Back at our boat and a slightly inelegant boarding from the kayaks, we were expecting a picnic lunch somewhere next.  What we actually had was our guide whipping out a gas stove on the boat and making lunch for us whilst we chatted, bobbing about in the Thati river, mountains on one side and forest on the other. What a great spot for lunch, without another human being in sight.  Our guide rustled up spring rolls and vegetables and rice, as ordered but hot instead of the expected cold picnic!  We followed this with plates of egg yolk banana (we’ve come to love these little bananas, so called because they are bright yellow, like an egg yolk) and watermelon, expertly prepared onboard too.

Lunch over, we head back to the hotel having learnt a little more about the important ecological work they are taking part in to protect the environment here as well as run a hotel.   I’m starting to think that eco aware tourism is a good way forward for the future of travel.

After the obligatory afternoon swim in the slightly brackish river – we are at a point in the river where the salt water from the Gulf of Thailand comes back up the river in the dry season to meet the freshwater coming downriver.  It’s saltier in the dry season but during the rainy season the freshwater from the mountains pushes this back to make the river freshwater again – we relax on our deck before getting ready for dinner.

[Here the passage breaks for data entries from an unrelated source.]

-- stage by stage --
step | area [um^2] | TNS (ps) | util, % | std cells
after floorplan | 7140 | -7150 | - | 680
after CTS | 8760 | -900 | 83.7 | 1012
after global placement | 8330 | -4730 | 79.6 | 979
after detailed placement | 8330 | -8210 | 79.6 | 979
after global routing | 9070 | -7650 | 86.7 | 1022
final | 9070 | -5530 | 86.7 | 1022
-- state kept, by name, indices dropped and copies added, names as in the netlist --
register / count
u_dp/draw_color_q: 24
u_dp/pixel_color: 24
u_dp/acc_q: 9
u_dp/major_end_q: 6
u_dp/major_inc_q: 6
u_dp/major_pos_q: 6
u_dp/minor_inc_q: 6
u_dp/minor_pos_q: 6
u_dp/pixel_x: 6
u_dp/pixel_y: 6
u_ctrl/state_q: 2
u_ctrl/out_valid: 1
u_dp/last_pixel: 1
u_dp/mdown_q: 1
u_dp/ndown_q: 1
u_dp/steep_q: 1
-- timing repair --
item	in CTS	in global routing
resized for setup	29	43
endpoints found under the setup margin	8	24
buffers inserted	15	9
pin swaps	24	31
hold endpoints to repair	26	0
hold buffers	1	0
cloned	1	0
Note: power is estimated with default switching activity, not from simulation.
**config.mk**
```make
export PLATFORM = sky130hd
export DESIGN_NAME = double_ended_queue_core_flat
export DESIGN_NICKNAME = d
export VERILOG_FILES = /design/src/deq_pkg.sv /design/src/deq_req_if.sv /design/src/deq_rsp_if.sv /design/src/deq_ram.sv /design/src/deq_ctrl.sv /design/src/deq_datapath.sv /design/src/double_ended_queue_core.sv /design/src/flat_wrapper.sv
export SDC_FILE = /design/constraint.sdc
export NUM_CORES = 2
export LEC_CHECK = 0
export BUFFER_PORTS_ARGS = -buffer_cell sky130_fd_sc_hd__buf_2
export CAP_MARGIN = 25
export CORE_UTILIZATION = 57
export DETAILED_ROUTE_END_ITERATION = 16
export GPL_ROUTABILITY_DRIVEN = 1
export GPL_TIMING_DRIVEN = 1
export PLACE_DENSITY = 0.77
export SLEW_MARGIN = 25
export SYNTH_ARGS = -nofsm -noshare
export SYNTH_HDL_FRONTEND = slang
export SYNTH_HIERARCHICAL = 1
export SYNTH_SLANG_ARGS = --single-unit
```
**constraint.sdc**
```tcl
create_clock -name clk -period 5.4 [get_ports clk]
set_input_delay 0.81 -clock clk [delete_from_list [all_inputs] [get_ports clk]]
set_output_delay 0.81 -clock clk [all_outputs]
set_load 0.01 [all_outputs]
```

Our order for dinner is taken around 4pm and we are told that there is, if we want to take part, a short video shown by the staff of some of the conservation going on in the area and pictures from the camera traps that are put up to  monitor the wildlife in the area.  A lot of these are kept secret as the authorities don’t wan’t hunters and poachers to know where the animals are being tracked.  We saw pictures of Civet, Deer, Cloud Leopards, River Otters and Fishing Cats.  These have all been caught with camera traps in the area in which we are staying.  Also recorded but unphotographed are Pangolin, Elephant, Monkey and Porcupine together with an abundance of bird life. Having taken all this in, we were invited to go on a short trip up the river, in the dark, to watch fireflies in the trees before dinner.

I have to say, you have not lived unless you have watched fireflies, in the dead calm of the night, from a boat.  It was magical watching little pulses of light ripple through the canopy of the forest close to the river bank! What an experience.

We were less than five minutes away from the hotel and by the time we had returned, dinner was ready to be served.